» EXERCISE GOAL
Below is a listing. Set down exactly the lines from the one containing "CTS_BUF_LIST = default" through the one containing "PLACE_DENSITY_LB_ADDON = 0.15", both ends included, and leave out the rest.

####################

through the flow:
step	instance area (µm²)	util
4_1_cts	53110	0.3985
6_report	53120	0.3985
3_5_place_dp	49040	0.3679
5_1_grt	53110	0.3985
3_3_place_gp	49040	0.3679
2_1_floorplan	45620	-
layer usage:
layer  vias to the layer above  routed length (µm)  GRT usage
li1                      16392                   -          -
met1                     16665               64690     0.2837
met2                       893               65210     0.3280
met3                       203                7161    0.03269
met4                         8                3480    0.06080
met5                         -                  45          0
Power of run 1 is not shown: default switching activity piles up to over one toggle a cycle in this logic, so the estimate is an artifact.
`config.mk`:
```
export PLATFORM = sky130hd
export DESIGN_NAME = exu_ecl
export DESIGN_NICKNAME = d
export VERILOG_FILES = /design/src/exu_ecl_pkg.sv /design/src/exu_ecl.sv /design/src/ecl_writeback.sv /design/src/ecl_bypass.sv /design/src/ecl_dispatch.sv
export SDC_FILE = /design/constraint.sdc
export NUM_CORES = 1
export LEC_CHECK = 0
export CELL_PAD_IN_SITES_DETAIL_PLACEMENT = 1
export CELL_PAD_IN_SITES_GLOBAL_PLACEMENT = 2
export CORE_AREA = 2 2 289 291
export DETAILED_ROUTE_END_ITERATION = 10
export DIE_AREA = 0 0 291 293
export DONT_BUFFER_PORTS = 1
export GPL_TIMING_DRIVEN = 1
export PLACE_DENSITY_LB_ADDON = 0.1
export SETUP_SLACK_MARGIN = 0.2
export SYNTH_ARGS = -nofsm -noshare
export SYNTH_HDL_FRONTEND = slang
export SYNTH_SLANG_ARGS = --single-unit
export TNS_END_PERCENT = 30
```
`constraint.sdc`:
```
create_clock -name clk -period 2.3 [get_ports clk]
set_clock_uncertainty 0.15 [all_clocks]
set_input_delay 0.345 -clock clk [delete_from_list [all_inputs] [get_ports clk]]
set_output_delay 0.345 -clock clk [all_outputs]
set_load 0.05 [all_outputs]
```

####################

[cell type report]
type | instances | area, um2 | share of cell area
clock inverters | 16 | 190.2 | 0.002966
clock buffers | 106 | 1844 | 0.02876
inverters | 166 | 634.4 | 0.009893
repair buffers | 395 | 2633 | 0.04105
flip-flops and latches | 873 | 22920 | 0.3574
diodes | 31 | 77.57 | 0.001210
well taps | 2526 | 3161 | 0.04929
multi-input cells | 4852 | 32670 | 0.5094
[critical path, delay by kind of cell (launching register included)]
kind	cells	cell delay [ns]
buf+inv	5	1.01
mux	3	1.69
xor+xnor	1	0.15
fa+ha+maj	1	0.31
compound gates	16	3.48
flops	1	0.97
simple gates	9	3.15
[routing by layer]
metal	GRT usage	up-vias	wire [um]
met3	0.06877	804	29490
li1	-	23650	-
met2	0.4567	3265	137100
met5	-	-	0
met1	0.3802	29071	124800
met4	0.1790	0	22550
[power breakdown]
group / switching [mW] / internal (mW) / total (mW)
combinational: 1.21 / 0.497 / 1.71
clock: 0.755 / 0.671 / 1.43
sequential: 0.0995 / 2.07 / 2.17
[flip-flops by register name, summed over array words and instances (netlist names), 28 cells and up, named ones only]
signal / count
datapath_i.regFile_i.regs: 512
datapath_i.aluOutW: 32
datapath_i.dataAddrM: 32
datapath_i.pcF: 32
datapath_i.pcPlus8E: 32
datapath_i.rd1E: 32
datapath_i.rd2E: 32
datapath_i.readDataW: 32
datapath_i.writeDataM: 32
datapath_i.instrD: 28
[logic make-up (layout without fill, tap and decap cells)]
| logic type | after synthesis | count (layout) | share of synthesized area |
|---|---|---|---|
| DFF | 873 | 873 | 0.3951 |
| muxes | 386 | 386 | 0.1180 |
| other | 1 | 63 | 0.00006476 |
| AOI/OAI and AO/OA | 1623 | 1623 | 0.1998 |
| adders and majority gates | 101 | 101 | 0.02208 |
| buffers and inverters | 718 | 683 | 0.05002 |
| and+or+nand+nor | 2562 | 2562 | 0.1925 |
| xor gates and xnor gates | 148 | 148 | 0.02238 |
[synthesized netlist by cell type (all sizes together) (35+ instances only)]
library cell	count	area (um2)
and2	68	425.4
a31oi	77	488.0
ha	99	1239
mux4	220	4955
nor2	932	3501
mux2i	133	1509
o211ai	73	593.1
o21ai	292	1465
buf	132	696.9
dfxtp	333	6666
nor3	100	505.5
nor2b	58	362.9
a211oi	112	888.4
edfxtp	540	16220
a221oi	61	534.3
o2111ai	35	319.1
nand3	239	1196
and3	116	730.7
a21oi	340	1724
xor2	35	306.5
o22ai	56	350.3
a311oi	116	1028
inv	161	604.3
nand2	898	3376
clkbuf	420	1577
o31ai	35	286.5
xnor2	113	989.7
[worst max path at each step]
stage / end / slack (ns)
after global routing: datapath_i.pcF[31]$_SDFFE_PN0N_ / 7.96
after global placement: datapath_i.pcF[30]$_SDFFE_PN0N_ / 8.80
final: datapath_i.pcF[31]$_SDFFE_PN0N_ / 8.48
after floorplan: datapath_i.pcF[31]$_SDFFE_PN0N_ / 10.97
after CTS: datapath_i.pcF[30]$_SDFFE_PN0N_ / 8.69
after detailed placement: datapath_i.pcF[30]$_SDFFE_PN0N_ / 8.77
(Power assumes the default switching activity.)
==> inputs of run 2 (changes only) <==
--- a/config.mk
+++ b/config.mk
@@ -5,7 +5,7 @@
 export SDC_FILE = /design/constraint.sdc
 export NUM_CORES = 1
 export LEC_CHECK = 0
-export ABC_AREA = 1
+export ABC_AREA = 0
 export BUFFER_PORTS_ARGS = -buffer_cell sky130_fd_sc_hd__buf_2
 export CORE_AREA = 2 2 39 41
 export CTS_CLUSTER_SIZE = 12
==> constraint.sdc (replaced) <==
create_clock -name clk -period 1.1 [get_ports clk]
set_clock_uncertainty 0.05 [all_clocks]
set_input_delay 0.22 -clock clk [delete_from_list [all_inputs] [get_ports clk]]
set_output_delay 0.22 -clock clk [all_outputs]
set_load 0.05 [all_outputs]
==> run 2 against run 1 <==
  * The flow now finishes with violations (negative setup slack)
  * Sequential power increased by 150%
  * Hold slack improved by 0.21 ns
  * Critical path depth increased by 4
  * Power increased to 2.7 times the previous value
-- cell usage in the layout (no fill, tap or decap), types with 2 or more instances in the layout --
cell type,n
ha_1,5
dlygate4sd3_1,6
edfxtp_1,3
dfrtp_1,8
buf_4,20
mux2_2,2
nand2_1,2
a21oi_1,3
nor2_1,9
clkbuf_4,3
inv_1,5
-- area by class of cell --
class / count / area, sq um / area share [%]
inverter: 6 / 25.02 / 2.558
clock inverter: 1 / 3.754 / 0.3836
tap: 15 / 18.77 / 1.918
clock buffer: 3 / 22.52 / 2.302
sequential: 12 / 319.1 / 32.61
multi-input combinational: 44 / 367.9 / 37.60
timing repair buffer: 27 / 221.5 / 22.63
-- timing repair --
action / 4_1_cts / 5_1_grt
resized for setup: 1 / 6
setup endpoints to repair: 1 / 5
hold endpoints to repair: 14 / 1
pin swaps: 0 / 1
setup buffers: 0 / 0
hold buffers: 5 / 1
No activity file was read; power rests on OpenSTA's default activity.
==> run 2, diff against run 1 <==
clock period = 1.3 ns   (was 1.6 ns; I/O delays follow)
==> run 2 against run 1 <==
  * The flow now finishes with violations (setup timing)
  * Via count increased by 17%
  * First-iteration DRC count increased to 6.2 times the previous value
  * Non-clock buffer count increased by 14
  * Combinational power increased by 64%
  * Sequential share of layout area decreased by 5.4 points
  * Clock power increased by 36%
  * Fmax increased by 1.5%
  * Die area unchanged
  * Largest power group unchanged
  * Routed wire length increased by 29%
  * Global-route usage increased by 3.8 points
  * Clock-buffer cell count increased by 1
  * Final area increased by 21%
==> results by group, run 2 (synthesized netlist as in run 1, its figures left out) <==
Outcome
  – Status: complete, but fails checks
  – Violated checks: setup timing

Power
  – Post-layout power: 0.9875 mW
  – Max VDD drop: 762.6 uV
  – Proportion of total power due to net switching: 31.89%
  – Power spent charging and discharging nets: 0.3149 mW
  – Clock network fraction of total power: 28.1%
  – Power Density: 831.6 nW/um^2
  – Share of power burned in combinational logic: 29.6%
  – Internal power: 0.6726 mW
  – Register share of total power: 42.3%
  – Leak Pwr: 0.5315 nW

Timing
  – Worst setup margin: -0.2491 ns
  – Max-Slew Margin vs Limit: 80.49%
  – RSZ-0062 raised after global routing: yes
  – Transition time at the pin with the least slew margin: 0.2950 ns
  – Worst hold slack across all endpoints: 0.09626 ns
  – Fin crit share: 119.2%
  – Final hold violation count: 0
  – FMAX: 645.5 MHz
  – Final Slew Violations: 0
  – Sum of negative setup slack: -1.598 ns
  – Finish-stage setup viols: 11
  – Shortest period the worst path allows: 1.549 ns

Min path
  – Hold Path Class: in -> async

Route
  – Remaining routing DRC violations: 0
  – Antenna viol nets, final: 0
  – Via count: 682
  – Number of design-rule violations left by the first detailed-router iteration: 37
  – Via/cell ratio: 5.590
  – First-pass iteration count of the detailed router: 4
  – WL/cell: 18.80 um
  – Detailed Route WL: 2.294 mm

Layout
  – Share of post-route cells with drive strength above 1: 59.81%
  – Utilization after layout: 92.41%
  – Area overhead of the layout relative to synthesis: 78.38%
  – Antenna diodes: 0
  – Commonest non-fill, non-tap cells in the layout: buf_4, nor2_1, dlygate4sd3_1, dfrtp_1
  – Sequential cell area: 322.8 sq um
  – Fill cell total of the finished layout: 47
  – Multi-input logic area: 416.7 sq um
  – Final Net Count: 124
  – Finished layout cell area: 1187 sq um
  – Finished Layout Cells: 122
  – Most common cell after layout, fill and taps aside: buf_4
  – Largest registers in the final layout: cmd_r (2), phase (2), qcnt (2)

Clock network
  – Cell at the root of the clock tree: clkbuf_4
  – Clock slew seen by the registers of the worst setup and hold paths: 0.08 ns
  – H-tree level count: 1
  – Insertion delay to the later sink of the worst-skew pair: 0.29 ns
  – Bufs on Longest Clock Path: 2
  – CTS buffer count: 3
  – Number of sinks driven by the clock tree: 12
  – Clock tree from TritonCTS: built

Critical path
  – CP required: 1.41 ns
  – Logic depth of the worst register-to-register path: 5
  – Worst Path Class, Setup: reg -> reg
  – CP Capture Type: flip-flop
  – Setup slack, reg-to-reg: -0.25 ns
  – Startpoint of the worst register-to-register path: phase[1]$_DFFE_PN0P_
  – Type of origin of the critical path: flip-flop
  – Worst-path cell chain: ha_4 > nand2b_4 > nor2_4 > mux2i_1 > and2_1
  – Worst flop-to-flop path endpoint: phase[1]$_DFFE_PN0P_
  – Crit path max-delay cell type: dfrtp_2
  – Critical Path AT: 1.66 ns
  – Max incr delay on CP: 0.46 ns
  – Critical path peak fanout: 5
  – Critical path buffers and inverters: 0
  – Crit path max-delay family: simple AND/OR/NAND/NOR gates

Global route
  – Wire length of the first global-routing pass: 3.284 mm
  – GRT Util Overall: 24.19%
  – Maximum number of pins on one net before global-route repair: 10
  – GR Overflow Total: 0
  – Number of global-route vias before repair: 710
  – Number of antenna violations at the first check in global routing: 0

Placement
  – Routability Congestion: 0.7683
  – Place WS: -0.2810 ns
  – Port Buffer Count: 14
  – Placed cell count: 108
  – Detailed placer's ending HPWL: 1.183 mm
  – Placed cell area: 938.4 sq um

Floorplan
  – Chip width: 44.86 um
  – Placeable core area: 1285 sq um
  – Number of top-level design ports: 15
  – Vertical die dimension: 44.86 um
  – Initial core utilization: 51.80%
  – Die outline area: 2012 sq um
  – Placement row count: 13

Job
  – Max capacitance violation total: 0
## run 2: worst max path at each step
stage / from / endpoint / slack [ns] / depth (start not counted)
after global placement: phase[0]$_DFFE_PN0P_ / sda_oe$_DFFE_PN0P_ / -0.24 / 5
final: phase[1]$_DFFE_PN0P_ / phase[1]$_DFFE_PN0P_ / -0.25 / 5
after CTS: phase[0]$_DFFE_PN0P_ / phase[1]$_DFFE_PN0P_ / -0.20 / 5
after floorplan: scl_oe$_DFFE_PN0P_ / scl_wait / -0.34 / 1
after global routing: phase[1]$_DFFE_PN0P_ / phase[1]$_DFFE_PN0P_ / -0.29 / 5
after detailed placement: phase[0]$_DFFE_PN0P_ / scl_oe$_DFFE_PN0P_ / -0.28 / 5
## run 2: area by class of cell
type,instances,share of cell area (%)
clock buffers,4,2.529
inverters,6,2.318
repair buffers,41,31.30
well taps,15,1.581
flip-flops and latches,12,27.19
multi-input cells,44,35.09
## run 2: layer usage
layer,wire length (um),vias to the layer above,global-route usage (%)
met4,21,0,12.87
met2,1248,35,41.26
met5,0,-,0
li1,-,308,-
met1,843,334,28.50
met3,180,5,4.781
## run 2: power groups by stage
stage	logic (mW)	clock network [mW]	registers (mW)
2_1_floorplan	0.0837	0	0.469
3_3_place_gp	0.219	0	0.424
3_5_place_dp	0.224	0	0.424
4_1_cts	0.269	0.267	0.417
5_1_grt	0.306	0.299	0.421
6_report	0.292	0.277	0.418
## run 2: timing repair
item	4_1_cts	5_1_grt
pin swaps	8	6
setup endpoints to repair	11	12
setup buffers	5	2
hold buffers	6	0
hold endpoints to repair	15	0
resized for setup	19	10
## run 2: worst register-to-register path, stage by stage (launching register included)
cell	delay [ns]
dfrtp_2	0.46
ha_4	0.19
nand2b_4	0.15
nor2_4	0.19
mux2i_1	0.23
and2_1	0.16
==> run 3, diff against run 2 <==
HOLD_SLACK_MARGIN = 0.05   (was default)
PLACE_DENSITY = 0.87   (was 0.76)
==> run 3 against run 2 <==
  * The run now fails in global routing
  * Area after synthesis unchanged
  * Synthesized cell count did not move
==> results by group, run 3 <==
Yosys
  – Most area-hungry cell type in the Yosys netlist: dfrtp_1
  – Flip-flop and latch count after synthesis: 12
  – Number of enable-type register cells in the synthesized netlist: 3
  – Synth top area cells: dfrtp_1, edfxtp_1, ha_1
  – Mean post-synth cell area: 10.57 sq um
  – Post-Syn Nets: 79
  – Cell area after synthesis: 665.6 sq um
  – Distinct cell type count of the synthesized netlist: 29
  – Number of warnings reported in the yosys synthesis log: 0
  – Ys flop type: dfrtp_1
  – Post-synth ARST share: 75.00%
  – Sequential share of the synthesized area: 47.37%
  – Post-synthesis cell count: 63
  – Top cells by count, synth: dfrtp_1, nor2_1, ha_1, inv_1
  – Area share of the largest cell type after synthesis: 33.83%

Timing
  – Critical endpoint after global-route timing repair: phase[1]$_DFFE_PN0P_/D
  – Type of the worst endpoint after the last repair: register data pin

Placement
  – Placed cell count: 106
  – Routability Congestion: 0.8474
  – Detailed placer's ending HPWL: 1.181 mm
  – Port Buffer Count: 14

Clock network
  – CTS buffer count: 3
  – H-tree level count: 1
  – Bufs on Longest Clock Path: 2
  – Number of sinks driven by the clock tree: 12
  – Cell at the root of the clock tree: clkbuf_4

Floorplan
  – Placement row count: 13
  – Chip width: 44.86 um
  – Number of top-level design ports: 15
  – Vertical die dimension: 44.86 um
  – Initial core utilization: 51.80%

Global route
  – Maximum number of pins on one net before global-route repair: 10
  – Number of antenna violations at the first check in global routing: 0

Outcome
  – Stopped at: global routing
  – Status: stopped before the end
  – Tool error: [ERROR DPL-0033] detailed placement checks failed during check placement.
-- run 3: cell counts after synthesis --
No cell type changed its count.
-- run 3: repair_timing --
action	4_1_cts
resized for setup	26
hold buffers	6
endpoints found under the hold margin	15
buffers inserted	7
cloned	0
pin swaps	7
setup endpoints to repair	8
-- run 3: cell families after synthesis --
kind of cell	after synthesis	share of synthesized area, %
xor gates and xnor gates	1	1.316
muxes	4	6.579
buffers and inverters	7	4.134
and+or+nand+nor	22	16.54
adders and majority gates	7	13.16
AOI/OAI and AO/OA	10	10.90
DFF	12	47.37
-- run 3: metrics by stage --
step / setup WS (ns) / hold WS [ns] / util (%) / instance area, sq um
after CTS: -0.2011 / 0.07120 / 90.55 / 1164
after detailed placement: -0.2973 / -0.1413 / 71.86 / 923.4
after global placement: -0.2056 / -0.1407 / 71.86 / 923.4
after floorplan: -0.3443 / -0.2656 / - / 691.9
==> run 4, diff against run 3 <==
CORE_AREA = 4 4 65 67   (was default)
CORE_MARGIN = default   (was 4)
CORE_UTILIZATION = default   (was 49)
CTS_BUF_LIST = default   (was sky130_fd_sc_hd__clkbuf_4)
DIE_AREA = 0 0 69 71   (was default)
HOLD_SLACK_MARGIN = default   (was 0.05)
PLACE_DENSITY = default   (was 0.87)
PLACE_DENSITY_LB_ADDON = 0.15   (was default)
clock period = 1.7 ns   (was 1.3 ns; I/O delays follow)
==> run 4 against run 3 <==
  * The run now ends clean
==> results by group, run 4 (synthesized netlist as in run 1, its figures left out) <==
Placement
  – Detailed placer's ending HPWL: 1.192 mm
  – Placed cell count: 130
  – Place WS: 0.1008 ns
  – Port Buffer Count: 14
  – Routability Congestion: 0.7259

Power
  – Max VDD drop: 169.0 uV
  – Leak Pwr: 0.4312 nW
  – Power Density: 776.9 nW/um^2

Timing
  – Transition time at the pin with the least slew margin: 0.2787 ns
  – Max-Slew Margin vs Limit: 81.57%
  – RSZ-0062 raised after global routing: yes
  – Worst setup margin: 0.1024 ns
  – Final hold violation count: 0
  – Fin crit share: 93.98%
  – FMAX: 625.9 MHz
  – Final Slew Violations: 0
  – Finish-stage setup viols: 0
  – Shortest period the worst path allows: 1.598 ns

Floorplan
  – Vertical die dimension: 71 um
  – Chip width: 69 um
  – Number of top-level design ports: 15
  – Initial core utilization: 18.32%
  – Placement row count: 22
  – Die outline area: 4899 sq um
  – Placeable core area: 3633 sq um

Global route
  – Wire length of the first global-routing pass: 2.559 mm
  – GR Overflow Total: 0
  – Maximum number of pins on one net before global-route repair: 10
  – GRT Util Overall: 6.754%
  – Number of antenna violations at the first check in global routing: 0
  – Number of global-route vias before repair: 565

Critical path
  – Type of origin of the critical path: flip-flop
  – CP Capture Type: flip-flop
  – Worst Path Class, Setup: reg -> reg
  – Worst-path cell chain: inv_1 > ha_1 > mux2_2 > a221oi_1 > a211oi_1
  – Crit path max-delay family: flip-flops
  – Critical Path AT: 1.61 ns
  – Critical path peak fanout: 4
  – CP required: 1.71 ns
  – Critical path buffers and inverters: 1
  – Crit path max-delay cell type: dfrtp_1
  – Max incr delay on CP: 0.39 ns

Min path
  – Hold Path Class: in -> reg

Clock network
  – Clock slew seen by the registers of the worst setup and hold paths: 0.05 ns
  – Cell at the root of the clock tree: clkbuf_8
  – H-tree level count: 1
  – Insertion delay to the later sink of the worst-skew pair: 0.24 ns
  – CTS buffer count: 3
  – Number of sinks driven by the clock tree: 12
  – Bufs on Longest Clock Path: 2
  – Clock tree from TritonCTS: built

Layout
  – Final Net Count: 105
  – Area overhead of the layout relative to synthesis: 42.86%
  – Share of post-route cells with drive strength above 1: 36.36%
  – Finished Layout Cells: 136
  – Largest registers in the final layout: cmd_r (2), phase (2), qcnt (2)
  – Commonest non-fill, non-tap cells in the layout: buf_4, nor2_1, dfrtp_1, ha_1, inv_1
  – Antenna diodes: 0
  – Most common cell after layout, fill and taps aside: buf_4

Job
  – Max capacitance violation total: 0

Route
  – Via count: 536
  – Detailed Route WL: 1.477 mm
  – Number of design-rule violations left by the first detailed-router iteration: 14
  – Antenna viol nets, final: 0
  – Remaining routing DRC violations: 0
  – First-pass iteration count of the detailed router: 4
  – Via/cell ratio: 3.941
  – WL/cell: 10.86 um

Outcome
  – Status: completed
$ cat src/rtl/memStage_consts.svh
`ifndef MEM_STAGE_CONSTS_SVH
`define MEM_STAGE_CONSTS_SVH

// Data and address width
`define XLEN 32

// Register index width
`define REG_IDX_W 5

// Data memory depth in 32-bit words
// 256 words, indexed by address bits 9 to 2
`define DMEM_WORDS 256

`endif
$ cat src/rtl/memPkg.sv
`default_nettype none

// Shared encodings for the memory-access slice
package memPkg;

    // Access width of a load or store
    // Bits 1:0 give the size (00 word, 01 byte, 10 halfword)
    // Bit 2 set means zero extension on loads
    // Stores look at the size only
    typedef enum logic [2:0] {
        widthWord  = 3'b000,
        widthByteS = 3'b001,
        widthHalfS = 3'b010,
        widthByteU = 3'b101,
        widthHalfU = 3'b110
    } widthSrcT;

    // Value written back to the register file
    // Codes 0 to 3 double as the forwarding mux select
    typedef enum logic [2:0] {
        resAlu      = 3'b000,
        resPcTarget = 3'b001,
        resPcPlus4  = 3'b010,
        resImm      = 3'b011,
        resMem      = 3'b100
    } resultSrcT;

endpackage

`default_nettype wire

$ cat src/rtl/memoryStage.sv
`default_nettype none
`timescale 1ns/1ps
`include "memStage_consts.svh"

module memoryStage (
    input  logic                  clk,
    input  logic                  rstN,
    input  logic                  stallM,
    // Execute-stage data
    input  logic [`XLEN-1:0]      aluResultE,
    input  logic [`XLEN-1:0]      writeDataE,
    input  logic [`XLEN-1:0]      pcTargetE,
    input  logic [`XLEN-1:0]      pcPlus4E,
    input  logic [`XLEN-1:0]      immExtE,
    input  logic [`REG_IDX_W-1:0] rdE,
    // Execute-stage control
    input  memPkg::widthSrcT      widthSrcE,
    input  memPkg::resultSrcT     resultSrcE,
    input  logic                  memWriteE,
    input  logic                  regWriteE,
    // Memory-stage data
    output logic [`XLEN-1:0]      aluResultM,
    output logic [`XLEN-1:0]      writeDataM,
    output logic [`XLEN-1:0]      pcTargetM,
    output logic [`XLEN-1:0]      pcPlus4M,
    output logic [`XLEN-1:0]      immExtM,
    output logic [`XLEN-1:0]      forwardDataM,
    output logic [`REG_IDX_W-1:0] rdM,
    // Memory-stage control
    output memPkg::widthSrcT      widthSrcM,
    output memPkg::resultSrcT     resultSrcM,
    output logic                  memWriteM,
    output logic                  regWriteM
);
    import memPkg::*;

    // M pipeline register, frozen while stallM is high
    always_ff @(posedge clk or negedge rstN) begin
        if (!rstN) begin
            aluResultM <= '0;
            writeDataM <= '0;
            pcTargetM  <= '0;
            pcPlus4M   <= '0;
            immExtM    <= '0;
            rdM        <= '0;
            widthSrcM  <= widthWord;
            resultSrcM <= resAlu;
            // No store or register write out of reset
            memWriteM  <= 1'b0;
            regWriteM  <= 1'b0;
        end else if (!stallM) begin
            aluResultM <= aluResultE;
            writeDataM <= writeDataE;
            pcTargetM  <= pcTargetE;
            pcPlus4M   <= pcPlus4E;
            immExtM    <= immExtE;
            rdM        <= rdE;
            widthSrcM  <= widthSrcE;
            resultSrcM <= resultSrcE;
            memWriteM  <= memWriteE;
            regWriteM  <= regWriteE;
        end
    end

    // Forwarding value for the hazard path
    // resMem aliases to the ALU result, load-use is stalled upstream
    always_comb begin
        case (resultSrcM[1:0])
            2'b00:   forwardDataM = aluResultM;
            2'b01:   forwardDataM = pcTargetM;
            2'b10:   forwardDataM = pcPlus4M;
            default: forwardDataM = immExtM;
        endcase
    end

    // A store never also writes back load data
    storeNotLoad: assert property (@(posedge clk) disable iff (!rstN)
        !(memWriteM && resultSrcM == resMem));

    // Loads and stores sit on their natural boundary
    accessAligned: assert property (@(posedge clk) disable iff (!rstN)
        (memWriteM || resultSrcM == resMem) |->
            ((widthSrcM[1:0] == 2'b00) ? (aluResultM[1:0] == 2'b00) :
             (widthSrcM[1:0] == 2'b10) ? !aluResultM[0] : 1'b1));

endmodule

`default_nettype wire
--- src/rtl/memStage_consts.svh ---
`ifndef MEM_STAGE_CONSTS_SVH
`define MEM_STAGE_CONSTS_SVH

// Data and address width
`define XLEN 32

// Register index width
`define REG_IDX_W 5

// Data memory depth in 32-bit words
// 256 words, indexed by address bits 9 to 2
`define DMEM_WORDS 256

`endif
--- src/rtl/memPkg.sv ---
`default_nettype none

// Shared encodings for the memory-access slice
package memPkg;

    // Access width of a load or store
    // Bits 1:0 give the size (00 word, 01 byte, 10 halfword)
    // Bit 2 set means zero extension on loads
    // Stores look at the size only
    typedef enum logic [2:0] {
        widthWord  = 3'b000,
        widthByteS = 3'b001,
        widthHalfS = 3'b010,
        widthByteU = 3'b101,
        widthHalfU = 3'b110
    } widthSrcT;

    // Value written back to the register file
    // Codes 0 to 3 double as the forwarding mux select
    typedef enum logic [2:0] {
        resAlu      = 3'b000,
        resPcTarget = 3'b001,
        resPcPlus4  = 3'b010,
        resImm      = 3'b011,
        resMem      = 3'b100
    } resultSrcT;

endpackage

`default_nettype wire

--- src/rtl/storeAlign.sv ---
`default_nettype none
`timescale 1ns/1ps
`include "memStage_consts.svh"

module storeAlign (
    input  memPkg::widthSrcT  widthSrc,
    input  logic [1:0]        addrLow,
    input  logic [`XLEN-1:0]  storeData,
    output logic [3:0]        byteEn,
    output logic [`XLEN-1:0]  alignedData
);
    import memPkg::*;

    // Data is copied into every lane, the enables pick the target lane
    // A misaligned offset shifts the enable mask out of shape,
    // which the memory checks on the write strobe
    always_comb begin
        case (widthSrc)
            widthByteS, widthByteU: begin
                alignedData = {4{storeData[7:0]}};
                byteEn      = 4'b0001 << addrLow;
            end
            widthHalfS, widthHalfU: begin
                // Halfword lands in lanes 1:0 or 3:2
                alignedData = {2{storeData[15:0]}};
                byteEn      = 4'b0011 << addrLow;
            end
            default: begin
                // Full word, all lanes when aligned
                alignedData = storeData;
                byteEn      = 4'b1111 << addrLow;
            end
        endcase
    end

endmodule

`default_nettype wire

####################

» TASK RESULT
CTS_BUF_LIST = default   (was sky130_fd_sc_hd__clkbuf_4)
DIE_AREA = 0 0 69 71   (was default)
HOLD_SLACK_MARGIN = default   (was 0.05)
PLACE_DENSITY = default   (was 0.87)
PLACE_DENSITY_LB_ADDON = 0.15   (was default)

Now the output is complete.